**Exercise brief**
For the data below, work out how many lines contain the word "FULL" and supply only that number.

**Given information**
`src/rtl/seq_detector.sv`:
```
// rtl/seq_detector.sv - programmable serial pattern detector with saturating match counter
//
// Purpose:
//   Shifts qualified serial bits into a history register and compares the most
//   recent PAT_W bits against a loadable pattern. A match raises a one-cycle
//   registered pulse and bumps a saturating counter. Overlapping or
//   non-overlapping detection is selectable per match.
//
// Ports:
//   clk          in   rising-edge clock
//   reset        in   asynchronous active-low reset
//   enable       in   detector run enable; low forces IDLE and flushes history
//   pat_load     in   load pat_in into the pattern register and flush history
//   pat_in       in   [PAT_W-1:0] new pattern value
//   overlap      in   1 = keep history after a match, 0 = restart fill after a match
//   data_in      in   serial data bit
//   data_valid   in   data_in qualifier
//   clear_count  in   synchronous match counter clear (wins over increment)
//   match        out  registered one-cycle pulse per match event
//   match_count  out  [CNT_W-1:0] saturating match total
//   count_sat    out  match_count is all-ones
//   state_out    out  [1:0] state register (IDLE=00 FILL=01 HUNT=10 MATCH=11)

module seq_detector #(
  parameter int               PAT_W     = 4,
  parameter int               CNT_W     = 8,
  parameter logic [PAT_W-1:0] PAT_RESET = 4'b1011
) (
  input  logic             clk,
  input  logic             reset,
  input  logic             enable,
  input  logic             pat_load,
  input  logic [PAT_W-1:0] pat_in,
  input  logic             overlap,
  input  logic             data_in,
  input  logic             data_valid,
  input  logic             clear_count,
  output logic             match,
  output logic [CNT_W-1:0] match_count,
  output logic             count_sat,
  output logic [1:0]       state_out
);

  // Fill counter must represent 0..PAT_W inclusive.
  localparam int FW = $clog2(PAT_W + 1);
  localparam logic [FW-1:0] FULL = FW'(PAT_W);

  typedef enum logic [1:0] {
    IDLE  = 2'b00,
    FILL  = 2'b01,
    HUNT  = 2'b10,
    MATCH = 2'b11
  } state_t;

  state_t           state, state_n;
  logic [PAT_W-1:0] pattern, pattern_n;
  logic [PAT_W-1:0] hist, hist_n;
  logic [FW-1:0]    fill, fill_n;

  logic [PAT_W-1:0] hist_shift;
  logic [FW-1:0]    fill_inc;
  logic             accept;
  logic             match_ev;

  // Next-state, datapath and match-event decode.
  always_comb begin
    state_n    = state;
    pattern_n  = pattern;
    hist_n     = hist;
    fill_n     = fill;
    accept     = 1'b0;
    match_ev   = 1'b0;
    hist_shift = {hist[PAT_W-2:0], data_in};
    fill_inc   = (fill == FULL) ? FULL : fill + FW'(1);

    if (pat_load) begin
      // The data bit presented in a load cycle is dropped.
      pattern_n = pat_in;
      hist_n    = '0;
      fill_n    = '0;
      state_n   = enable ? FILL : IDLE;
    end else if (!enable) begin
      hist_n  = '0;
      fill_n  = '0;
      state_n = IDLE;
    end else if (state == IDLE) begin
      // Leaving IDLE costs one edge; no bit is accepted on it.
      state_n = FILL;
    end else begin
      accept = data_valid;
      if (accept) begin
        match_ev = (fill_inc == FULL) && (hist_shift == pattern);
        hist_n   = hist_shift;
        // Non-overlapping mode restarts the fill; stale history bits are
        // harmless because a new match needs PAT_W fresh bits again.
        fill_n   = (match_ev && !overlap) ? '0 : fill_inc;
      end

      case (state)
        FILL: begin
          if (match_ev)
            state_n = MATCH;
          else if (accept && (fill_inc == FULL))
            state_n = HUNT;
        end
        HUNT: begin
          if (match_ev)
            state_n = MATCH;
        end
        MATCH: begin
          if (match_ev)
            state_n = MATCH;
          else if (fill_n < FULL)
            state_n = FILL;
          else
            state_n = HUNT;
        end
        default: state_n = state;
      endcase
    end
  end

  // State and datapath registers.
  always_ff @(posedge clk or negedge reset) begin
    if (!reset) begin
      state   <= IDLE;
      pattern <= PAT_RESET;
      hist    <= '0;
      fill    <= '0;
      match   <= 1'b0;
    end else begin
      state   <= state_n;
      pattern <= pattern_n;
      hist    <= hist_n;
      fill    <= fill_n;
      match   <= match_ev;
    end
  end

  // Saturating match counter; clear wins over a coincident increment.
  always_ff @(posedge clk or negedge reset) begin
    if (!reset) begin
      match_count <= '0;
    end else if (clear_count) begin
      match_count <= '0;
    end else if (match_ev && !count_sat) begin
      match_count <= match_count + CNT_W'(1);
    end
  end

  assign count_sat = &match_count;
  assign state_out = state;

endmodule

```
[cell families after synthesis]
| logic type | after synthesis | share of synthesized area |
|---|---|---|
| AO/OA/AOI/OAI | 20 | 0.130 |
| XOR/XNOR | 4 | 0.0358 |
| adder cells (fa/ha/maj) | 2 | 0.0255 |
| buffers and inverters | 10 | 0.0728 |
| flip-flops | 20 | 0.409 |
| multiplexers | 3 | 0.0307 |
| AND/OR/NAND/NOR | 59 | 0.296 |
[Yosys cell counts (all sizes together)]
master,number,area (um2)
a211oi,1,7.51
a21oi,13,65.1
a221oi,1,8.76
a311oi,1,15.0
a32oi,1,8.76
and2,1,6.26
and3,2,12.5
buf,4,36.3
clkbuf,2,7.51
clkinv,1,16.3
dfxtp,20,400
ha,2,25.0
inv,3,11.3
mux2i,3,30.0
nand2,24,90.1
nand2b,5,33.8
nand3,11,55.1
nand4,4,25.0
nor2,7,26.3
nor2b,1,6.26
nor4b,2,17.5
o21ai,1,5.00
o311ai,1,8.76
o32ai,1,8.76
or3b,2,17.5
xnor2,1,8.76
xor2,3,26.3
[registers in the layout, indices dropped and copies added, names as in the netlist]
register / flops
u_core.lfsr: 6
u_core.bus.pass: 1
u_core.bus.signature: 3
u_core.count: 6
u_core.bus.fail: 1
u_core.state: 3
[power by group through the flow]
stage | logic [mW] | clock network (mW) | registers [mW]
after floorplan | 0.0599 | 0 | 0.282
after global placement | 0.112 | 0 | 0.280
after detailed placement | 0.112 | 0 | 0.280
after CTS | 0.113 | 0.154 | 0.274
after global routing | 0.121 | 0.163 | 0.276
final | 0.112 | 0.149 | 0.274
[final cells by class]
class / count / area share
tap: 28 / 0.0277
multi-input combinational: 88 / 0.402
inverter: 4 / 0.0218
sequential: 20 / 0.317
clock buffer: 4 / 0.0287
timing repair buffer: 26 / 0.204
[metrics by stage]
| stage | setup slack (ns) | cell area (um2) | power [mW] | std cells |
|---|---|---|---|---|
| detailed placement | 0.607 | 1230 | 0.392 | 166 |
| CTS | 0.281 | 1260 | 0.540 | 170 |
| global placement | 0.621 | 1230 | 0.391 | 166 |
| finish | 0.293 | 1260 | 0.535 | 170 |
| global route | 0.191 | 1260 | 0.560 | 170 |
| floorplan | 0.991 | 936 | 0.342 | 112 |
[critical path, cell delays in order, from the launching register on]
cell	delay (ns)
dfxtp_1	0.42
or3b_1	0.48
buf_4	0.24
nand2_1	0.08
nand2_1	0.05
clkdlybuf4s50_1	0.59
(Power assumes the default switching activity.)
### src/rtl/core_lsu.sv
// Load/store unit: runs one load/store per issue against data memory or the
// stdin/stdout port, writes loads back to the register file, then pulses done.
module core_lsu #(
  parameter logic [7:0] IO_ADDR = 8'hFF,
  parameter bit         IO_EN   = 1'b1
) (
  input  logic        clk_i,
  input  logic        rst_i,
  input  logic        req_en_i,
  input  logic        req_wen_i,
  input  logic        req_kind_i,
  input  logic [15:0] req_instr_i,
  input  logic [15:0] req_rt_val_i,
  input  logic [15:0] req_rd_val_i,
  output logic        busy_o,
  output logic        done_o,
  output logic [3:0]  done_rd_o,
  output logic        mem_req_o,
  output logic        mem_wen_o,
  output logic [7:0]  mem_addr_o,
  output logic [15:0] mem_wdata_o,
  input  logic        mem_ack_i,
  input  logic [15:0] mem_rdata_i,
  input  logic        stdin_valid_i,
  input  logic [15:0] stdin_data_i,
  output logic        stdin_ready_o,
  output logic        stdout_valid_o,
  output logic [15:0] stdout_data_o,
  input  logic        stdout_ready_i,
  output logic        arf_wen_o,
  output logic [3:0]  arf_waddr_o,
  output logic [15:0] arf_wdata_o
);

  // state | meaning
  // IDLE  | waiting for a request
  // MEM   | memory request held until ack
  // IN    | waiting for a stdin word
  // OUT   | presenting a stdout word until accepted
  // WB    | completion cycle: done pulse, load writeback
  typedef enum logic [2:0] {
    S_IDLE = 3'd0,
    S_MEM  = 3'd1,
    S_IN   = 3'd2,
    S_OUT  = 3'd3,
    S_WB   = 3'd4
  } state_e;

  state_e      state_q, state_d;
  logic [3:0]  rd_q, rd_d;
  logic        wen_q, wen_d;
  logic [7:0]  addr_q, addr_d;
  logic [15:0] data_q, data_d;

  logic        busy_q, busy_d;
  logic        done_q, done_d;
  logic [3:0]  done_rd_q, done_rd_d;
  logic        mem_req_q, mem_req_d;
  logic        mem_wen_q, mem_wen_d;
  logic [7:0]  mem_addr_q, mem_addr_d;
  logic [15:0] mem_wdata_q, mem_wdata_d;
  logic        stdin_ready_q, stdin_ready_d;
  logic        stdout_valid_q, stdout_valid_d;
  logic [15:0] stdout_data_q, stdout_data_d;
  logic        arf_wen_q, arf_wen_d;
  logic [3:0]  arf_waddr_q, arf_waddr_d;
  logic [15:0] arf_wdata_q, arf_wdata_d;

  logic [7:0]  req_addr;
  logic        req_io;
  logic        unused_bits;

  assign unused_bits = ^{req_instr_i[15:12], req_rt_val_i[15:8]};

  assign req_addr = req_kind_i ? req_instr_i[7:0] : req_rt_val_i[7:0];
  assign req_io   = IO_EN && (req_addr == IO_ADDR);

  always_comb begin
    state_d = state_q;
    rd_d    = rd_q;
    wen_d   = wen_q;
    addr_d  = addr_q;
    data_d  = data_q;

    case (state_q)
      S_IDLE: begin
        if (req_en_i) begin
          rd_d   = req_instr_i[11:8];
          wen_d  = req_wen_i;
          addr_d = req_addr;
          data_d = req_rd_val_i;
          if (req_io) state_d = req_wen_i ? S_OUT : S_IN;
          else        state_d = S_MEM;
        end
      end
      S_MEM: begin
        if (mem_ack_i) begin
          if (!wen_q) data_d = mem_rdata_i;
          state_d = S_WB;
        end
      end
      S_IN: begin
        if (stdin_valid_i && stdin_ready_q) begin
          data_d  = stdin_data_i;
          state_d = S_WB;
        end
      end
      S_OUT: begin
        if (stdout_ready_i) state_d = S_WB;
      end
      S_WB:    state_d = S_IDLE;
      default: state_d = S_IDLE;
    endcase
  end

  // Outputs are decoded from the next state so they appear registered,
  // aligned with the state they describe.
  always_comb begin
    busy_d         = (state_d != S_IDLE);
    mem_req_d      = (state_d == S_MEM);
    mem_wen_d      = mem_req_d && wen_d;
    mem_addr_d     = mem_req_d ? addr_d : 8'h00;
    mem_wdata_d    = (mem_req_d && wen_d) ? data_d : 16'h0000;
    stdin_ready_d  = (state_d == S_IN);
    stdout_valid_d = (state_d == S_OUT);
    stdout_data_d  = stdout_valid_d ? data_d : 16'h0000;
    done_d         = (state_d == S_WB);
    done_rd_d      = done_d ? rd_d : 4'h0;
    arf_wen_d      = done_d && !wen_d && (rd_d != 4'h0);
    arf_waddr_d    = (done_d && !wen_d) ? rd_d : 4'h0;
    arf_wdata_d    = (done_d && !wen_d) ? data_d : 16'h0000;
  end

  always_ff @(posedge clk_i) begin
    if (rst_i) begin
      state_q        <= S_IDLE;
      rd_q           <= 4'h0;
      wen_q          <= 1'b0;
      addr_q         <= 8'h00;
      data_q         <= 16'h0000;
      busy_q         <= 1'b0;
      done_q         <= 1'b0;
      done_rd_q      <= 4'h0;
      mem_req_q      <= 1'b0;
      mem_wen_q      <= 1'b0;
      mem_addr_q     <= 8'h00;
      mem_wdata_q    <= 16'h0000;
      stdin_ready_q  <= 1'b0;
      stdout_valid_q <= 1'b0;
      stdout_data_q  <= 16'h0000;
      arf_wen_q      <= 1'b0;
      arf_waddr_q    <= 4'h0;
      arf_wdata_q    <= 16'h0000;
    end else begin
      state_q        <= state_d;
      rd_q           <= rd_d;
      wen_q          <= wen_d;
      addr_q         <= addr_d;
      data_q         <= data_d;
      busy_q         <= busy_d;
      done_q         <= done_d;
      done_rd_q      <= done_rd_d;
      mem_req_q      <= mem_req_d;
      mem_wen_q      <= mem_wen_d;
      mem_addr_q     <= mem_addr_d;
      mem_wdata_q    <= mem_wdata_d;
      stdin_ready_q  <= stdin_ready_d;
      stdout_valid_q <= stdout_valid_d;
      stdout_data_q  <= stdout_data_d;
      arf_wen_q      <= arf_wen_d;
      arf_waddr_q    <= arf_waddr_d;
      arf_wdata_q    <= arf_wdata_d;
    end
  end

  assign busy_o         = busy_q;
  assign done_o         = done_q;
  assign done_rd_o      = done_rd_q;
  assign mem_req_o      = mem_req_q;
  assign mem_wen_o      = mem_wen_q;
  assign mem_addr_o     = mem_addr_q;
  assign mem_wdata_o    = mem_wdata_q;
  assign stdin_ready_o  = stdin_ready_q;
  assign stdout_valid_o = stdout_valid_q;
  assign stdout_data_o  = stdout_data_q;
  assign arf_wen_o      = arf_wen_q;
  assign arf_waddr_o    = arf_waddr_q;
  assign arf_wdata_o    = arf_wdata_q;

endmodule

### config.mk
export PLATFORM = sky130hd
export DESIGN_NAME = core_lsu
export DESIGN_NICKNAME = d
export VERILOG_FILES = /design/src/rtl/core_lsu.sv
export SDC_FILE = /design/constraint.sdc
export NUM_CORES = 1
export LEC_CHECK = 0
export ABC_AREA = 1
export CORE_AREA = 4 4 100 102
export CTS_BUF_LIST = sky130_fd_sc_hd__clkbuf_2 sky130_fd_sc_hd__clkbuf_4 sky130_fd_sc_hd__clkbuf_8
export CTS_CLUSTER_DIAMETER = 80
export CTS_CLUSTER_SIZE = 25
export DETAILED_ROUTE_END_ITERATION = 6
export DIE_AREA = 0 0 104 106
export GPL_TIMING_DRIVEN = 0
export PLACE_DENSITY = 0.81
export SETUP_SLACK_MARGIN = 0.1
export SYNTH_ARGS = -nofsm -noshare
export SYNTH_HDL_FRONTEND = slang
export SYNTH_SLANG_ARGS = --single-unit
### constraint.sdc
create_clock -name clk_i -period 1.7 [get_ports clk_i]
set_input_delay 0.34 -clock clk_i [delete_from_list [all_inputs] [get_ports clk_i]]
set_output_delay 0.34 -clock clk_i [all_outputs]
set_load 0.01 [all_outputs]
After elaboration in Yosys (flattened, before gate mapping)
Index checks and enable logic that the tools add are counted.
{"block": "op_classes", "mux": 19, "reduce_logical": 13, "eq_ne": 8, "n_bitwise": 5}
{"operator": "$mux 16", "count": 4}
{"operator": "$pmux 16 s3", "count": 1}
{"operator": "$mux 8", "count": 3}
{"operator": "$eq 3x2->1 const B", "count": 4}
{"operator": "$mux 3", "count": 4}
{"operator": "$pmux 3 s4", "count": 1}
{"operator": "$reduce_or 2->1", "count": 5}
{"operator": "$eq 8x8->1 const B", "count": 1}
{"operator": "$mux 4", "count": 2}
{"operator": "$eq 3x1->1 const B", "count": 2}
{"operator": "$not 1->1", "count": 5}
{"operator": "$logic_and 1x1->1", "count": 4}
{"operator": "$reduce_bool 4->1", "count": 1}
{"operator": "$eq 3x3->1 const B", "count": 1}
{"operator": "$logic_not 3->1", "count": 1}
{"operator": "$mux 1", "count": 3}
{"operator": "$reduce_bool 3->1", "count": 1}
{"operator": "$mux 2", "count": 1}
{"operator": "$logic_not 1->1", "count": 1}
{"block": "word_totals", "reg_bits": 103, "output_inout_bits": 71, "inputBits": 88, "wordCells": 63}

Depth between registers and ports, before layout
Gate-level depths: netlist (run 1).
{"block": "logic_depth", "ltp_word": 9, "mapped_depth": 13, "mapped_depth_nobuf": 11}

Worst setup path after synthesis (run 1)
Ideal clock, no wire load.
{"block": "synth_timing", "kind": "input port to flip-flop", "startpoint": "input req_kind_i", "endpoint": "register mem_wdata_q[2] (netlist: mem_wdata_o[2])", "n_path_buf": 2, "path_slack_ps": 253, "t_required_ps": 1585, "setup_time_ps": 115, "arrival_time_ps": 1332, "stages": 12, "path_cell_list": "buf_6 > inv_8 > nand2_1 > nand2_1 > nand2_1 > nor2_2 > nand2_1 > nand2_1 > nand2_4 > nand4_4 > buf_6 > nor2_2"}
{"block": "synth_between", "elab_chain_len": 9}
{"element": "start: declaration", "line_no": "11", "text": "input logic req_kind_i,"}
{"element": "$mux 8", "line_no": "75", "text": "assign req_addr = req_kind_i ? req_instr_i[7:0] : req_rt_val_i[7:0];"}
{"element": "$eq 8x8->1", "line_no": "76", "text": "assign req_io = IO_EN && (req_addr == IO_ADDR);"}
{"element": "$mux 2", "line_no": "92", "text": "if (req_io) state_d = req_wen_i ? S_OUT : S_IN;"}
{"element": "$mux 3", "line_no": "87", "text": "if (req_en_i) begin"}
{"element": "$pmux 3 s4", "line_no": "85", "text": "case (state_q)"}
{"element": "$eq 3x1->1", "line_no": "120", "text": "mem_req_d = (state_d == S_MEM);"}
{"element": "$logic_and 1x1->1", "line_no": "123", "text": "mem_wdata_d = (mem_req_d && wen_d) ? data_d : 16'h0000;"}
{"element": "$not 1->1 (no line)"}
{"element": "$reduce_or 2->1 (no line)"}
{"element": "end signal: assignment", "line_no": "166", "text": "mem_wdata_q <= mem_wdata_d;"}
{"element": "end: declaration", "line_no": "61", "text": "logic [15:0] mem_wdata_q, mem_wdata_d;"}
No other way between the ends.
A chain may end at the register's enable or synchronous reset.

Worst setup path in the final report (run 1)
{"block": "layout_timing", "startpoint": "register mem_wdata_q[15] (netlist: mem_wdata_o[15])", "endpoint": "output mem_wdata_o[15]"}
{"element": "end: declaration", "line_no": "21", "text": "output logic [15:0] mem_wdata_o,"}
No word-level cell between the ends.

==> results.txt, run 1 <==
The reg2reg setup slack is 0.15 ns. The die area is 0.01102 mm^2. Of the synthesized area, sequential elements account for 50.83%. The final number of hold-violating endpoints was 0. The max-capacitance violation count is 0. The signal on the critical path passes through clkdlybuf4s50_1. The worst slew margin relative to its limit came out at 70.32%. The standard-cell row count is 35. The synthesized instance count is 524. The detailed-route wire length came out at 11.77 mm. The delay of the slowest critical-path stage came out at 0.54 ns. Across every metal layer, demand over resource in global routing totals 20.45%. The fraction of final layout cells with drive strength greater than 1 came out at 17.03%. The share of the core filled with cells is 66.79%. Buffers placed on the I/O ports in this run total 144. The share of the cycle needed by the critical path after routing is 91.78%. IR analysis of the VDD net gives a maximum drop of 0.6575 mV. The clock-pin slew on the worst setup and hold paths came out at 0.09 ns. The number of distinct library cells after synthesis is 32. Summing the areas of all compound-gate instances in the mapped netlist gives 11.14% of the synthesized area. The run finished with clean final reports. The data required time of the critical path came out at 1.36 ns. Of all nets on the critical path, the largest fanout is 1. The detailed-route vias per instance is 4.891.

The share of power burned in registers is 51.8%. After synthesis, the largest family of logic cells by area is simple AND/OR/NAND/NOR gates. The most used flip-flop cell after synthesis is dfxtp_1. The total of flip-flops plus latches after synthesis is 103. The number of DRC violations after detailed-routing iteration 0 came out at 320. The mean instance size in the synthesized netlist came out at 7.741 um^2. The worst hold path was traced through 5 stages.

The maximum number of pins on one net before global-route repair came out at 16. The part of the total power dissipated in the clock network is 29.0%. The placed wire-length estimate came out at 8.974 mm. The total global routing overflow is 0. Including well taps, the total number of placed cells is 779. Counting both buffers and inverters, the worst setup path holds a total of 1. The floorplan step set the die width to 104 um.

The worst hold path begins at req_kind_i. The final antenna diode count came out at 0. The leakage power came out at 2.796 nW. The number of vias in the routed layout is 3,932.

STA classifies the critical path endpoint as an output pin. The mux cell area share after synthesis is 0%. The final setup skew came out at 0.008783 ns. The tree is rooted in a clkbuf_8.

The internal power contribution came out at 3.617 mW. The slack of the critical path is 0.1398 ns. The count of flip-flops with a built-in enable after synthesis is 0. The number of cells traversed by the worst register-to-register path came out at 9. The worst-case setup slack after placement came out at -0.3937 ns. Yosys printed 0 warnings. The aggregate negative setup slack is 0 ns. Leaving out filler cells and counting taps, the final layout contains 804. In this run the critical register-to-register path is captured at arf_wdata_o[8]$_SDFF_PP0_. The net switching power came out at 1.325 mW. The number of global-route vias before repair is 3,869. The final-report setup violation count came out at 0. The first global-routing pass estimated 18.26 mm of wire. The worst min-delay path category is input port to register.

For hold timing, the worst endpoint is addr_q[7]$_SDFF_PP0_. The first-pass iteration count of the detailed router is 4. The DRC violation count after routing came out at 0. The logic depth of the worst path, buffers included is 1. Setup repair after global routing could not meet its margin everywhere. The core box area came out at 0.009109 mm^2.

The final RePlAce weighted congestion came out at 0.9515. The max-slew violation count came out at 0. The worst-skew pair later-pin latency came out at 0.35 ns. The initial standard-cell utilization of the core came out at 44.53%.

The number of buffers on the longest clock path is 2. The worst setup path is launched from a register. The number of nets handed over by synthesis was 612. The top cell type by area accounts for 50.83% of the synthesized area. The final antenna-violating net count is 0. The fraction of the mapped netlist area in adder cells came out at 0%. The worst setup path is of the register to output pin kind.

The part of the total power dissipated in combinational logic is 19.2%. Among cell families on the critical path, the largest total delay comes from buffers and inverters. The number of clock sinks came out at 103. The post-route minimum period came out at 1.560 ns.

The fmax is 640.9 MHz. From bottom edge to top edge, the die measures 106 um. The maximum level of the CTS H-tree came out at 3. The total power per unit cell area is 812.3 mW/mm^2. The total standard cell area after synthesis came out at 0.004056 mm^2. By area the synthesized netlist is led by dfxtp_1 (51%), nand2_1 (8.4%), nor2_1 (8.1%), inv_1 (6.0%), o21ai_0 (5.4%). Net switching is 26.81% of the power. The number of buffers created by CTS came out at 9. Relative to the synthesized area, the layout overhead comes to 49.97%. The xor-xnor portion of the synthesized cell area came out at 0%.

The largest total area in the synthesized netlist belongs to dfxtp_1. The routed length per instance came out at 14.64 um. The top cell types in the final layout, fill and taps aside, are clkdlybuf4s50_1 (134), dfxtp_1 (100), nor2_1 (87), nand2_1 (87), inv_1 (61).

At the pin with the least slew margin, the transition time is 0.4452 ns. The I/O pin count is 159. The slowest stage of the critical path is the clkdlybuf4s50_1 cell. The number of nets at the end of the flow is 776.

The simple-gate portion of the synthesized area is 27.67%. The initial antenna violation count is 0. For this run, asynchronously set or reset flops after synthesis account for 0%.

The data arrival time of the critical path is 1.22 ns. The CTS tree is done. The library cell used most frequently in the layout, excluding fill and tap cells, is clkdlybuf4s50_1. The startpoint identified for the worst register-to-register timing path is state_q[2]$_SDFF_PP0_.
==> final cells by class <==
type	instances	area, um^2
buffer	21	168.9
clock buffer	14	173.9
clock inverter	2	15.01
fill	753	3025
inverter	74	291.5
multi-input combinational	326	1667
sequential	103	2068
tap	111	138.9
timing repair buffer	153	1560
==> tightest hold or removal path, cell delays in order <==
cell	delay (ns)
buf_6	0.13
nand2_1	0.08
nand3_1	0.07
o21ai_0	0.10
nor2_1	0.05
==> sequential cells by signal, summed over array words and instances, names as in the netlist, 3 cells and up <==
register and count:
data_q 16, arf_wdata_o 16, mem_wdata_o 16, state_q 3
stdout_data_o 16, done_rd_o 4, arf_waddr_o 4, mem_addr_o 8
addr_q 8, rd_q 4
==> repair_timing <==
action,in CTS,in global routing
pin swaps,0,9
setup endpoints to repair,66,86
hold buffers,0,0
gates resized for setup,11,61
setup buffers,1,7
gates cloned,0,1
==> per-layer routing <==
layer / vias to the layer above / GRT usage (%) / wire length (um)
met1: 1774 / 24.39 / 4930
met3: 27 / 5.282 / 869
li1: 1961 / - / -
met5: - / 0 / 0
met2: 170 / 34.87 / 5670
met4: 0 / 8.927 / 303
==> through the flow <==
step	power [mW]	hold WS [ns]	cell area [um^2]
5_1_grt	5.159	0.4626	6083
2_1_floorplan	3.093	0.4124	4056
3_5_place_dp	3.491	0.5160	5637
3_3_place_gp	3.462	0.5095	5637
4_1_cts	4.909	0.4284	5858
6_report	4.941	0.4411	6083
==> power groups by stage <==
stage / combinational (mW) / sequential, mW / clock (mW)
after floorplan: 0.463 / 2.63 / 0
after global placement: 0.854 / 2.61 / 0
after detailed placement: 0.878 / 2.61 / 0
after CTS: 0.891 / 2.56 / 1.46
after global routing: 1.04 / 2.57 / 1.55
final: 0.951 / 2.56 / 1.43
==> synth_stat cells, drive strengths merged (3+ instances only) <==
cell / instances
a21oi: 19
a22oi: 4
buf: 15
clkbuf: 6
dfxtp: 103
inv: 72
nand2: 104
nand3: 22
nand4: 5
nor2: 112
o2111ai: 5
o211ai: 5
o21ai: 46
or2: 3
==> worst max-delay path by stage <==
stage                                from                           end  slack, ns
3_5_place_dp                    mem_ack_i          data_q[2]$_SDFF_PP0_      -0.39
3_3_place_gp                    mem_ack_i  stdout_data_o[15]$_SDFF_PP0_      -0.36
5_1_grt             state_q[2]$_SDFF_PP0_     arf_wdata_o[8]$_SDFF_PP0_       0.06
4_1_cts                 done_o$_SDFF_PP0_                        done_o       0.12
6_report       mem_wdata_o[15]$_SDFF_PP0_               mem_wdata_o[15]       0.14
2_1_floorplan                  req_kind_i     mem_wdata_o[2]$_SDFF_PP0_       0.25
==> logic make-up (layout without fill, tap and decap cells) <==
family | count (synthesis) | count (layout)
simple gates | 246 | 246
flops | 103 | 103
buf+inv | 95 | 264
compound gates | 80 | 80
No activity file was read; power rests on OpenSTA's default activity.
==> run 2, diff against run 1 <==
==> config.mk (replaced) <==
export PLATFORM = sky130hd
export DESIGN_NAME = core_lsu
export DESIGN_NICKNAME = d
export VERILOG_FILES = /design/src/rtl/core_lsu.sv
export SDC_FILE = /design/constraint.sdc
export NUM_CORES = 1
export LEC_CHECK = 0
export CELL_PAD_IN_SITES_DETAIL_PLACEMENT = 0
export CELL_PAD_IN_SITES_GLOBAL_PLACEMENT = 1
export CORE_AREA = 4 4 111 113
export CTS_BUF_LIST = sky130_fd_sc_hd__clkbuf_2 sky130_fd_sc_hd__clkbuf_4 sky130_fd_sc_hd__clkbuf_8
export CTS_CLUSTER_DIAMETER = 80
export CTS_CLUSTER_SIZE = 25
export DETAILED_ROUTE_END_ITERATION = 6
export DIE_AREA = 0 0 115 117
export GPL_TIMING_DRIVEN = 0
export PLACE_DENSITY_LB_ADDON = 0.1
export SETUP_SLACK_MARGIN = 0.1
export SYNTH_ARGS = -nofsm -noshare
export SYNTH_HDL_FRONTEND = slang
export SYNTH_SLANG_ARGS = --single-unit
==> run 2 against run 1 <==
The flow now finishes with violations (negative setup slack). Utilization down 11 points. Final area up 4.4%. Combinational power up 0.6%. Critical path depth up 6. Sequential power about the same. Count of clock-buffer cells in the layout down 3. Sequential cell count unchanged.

**Expected output**
5